Segment Open
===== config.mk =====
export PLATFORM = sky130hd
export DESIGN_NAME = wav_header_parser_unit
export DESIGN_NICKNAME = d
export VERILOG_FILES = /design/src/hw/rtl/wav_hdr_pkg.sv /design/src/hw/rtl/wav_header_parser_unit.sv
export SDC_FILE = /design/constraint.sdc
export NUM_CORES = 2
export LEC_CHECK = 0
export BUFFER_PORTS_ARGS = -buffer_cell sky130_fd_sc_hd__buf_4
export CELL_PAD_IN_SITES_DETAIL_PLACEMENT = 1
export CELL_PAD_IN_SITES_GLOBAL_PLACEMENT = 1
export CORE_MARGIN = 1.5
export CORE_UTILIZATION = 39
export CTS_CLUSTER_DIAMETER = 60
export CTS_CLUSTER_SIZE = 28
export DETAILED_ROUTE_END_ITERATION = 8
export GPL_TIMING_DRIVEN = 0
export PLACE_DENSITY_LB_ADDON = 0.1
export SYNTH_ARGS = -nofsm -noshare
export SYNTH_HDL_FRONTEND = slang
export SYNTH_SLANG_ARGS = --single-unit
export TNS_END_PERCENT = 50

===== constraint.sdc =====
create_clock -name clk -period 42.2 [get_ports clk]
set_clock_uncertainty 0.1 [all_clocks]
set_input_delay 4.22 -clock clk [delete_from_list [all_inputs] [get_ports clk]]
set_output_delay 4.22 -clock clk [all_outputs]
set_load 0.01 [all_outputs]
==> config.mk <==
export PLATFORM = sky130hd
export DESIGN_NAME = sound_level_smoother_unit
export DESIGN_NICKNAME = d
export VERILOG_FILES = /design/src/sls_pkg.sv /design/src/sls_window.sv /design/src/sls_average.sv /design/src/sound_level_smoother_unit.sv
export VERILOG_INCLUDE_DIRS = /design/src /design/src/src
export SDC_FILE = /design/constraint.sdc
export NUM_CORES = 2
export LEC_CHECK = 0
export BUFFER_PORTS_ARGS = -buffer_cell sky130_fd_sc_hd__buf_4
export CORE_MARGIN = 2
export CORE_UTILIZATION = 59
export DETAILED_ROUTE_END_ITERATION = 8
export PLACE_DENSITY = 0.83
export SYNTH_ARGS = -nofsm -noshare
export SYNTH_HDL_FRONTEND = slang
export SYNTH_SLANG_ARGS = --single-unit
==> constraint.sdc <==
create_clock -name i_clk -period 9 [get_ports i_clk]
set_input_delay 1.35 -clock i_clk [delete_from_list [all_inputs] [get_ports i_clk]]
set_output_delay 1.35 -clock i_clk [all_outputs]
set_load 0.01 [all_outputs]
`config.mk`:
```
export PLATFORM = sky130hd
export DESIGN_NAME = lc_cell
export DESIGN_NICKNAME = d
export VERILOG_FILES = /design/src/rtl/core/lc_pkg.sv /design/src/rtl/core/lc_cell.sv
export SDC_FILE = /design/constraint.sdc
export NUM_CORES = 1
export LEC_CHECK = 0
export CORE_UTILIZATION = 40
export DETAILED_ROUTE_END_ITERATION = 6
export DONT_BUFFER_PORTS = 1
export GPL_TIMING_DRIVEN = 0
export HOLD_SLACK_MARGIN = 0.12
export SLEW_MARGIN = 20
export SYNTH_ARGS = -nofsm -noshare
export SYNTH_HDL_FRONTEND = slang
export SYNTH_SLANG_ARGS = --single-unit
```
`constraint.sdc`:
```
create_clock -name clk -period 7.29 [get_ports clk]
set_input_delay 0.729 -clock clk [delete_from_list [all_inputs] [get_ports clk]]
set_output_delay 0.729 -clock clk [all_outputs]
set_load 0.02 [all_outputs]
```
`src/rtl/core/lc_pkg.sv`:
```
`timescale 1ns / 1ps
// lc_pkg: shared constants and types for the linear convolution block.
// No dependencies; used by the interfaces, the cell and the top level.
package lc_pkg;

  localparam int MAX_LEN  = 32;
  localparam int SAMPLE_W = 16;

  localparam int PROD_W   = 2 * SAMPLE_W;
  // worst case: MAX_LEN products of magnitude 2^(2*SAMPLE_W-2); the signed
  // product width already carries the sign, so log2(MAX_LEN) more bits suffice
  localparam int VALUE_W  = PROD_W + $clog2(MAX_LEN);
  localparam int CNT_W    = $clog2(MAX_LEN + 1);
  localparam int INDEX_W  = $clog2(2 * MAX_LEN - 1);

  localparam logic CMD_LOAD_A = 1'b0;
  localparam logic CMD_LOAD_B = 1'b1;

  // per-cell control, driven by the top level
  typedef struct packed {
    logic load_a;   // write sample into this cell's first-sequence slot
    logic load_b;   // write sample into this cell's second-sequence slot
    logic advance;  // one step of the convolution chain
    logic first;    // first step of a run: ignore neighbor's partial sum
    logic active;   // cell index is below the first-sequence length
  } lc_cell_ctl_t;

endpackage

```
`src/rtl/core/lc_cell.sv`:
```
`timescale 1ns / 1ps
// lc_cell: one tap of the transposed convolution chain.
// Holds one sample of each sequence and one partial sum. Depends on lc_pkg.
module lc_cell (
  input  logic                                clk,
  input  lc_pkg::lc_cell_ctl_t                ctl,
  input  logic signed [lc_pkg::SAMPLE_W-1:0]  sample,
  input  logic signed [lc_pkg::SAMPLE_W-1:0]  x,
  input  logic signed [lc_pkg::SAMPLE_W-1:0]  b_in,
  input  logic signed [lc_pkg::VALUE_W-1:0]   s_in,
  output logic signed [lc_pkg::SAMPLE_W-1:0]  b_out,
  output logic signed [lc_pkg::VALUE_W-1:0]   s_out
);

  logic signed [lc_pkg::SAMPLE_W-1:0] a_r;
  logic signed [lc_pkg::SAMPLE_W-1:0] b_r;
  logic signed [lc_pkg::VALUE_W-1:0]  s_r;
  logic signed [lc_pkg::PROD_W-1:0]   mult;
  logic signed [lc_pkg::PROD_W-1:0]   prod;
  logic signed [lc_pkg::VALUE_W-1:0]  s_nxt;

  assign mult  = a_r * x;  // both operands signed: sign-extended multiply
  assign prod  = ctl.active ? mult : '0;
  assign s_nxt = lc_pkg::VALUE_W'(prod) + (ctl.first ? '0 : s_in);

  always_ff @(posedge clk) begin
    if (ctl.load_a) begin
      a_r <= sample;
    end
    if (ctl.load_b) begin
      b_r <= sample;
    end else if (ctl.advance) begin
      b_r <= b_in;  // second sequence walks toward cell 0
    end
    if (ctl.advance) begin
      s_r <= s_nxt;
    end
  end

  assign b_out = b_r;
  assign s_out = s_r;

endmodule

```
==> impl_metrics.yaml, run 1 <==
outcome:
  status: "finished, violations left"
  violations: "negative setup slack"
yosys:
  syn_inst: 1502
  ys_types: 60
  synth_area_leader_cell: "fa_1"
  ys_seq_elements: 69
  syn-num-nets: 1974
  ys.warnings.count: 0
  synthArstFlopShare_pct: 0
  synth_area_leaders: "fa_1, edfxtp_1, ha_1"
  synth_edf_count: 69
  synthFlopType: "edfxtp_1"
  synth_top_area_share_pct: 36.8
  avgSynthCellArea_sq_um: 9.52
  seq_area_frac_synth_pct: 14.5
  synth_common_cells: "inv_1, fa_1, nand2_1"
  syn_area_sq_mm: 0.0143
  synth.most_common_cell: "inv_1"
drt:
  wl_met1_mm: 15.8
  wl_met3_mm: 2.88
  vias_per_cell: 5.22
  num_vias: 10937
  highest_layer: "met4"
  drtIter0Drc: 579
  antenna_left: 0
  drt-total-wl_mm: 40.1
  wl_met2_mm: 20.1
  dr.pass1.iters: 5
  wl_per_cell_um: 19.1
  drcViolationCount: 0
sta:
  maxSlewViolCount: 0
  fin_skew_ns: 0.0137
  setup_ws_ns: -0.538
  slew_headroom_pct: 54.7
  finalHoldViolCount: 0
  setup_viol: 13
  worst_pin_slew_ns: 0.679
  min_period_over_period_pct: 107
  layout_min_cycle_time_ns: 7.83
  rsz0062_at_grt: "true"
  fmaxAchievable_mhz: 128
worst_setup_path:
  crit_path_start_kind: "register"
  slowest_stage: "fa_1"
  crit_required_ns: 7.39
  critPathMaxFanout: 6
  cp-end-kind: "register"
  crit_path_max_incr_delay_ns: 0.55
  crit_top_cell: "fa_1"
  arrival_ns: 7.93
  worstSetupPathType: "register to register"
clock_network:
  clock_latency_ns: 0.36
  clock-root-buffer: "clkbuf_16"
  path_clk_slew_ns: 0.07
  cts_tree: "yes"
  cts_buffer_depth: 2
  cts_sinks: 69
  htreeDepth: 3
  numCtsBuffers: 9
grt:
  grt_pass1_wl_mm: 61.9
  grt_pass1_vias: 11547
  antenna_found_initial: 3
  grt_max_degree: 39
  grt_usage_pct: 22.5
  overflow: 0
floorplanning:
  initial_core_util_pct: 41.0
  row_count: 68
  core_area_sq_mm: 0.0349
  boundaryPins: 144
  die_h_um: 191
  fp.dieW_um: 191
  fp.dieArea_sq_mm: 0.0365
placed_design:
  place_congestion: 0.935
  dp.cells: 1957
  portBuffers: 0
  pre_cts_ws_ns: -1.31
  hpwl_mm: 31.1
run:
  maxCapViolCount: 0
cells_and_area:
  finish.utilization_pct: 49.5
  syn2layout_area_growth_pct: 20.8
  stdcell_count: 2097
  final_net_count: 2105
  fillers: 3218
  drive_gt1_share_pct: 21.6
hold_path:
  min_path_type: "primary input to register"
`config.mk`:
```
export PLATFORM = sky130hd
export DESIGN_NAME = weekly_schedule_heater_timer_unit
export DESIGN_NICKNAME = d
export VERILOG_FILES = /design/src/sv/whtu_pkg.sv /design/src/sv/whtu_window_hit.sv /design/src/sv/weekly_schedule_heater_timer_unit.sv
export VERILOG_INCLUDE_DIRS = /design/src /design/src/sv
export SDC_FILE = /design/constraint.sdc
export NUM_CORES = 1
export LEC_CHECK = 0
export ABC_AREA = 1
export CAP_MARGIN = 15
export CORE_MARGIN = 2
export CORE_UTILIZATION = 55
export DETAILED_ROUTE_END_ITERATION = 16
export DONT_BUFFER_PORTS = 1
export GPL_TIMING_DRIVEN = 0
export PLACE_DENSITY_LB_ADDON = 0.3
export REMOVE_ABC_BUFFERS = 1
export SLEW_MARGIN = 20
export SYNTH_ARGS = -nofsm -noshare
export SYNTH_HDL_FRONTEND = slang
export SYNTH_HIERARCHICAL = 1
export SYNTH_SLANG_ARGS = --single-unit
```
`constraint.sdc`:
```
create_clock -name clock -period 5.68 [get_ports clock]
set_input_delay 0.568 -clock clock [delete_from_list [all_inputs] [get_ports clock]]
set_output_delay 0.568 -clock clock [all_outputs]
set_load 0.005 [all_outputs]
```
Segment Closed
What is needed:
Set down, exactly as they stand above, the lines starting with the line with "drt-total-wl_mm: 40.1" and going on through the line with "clock_latency_ns: 0.36", and no others.

Answer to this task:
  drt-total-wl_mm: 40.1
  wl_met2_mm: 20.1
  dr.pass1.iters: 5
  wl_per_cell_um: 19.1
  drcViolationCount: 0
sta:
  maxSlewViolCount: 0
  fin_skew_ns: 0.0137
  setup_ws_ns: -0.538
  slew_headroom_pct: 54.7
  finalHoldViolCount: 0
  setup_viol: 13
  worst_pin_slew_ns: 0.679
  min_period_over_period_pct: 107
  layout_min_cycle_time_ns: 7.83
  rsz0062_at_grt: "true"
  fmaxAchievable_mhz: 128
worst_setup_path:
  crit_path_start_kind: "register"
  slowest_stage: "fa_1"
  crit_required_ns: 7.39
  critPathMaxFanout: 6
  cp-end-kind: "register"
  crit_path_max_incr_delay_ns: 0.55
  crit_top_cell: "fa_1"
  arrival_ns: 7.93
  worstSetupPathType: "register to register"
clock_network:
  clock_latency_ns: 0.36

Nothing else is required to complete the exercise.